Bedzie banalnie.Odkad pamietam bylam pulchnym dzieckiem,kiedys praktykowano wciskanie w dziecko jedzenia a tluscioszek to bylo zdrowe i szczesliwe dziecko..zwlaszcza tak myslaly babcie.Byłam sprawna,lubiłam ruch,rower,rolki,basen ale zawsze mialam te pare kg za duzo,jednak nie przeszkadzalo mi to.Mialam zawsze duzo znajomych i bylam akceptowana.
Obecnie studiuje,mam 24 lata,swietnego chlopaka ktory mnie akceptuje i kocha ale dla wlasnego samopoczucia chialabym sie czuc dobrze we wlasnym ciele.Moja waga oscyluje calyczas wokół 75 kg.

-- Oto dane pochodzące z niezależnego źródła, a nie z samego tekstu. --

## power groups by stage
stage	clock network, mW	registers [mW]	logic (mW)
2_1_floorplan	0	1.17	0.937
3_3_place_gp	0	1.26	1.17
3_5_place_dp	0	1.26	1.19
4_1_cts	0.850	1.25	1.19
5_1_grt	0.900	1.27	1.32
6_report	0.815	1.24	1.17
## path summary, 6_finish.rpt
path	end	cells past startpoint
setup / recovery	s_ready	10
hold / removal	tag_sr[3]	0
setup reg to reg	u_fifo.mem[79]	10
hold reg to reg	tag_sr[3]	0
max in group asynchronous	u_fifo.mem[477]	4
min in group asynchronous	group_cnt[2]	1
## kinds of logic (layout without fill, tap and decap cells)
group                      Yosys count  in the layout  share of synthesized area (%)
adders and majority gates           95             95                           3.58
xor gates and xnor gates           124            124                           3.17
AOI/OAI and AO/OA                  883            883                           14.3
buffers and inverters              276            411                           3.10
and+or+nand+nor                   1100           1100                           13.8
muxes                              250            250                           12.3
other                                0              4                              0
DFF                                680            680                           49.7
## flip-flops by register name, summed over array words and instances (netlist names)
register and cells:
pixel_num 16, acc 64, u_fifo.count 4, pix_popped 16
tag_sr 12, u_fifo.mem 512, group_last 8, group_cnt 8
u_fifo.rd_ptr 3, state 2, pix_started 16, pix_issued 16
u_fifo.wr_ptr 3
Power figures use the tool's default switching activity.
## src/rtl/fetch_queue.sv

```systemverilog
// fetch_queue: instruction fetch front end.
// Walks the PC, issues word reads to a variable-latency instruction memory
// over a req/ack handshake, and buffers the returned words together with their PC
// in a DEPTH-entry prefetch FIFO. The FIFO head is presented to decode with a
// valid/ready handshake. A redirect flushes the queue and restarts fetch at
// the target address.
//
// Ports:
//   clk, reset (async, active-low)
//   imem_req/imem_addr  -> request to instruction memory (held until ack)
//   imem_ack/imem_rdata <- completion and instruction word
//   redirect/redirect_pc <- flush and restart fetch (bits [1:0] of pc ignored)
//   inst_valid/inst_ready/inst_out/inst_pc/inst_pc4 -> decode-side head
//   count -> entries currently held
module fetch_queue #(
  parameter int unsigned DEPTH    = 4,
  parameter logic [31:0] RESET_PC = 32'h0000_0000
) (
  input  logic                     clk,
  input  logic                     reset,
  output logic                     imem_req,
  output logic [31:0]              imem_addr,
  input  logic                     imem_ack,
  input  logic [31:0]              imem_rdata,
  input  logic                     redirect,
  input  logic [31:0]              redirect_pc,
  output logic                     inst_valid,
  input  logic                     inst_ready,
  output logic [31:0]              inst_out,
  output logic [31:0]              inst_pc,
  output logic [31:0]              inst_pc4,
  output logic [$clog2(DEPTH):0]   count
);

  localparam int unsigned AW = $clog2(DEPTH);
  localparam int unsigned CW = AW + 1;

  typedef enum logic [1:0] {
    IDLE,
    REQ,
    DROP
  } state_t;

  state_t         state;
  logic [31:0]    fetch_pc;
  logic [31:0]    req_addr;
  logic [31:0]    fifo_pc   [DEPTH];
  logic [31:0]    fifo_word [DEPTH];
  logic [AW-1:0]  rd_ptr;
  logic [AW-1:0]  wr_ptr;
  logic [CW-1:0]  cnt;

  logic           push;
  logic           pop;
  logic [CW-1:0]  cnt_next;
  logic           room;
  logic           unused_pc_bits;

  // Low address bits of a redirect target are forced to zero.
  assign unused_pc_bits = ^redirect_pc[1:0];

  always_comb begin
    pop      = (cnt != '0) && inst_ready;
    push     = (state == REQ) && imem_ack && !redirect;
    cnt_next = cnt + CW'(push) - CW'(pop);
    // Issue another request only if its word is guaranteed a free slot.
    room     = cnt_next < CW'(DEPTH);
  end

  assign imem_req   = (state != IDLE);
  assign imem_addr  = req_addr;
  assign inst_valid = (cnt != '0);
  assign inst_out   = fifo_word[rd_ptr];
  assign inst_pc    = fifo_pc[rd_ptr];
  assign inst_pc4   = fifo_pc[rd_ptr] + 32'd4;
  assign count      = cnt;

  always_ff @(posedge clk or negedge reset) begin
    if (!reset) begin
      state    <= IDLE;
      fetch_pc <= RESET_PC;
      req_addr <= RESET_PC;
      rd_ptr   <= '0;
      wr_ptr   <= '0;
      cnt      <= '0;
      for (int unsigned i = 0; i < DEPTH; i++) begin
        fifo_pc[AW'(i)]   <= '0;
        fifo_word[AW'(i)] <= '0;
      end
    end else if (redirect) begin
      // Flush; a pop this cycle needs no bookkeeping since the queue empties.
      cnt      <= '0;
      rd_ptr   <= '0;
      wr_ptr   <= '0;
      fetch_pc <= {redirect_pc[31:2], 2'b00};
      case (state)
        REQ:     state <= imem_ack ? IDLE : DROP;
        DROP:    if (imem_ack) state <= IDLE;
        default: state <= IDLE;
      endcase
    end else begin
      cnt <= cnt_next;
      if (pop) rd_ptr <= rd_ptr + AW'(1);
      if (push) begin
        fifo_pc[wr_ptr]   <= req_addr;
        fifo_word[wr_ptr] <= imem_rdata;
        wr_ptr            <= wr_ptr + AW'(1);
      end
      case (state)
        IDLE: begin
          if (room) begin
            state    <= REQ;
            req_addr <= fetch_pc;
          end
        end
        REQ: begin
          if (imem_ack) begin
            fetch_pc <= req_addr + 32'd4;
            if (room) req_addr <= req_addr + 32'd4;
            else      state    <= IDLE;
          end
        end
        DROP: begin
          if (imem_ack) state <= IDLE;
        end
        default: state <= IDLE;
      endcase
    end
  end

endmodule

```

2 lata temu schudlam ok 15 kg i czulam sie swietnie niestety JoJo i moja bezczynnosc szybko nadrobily to nad czym tak dlugo pracowalam.
Chcialabym wreszcie ubierac sie w ladne,kolorowe ciuchy i czuc sie dobrze we wlasnym ciele a nie wybierac zawsze tylko bure duze ubrania.
Zaczynam ten pamietnik zeby sie zmotywowac i wyjsc ze stagnacji w ktorej sie znalazlam.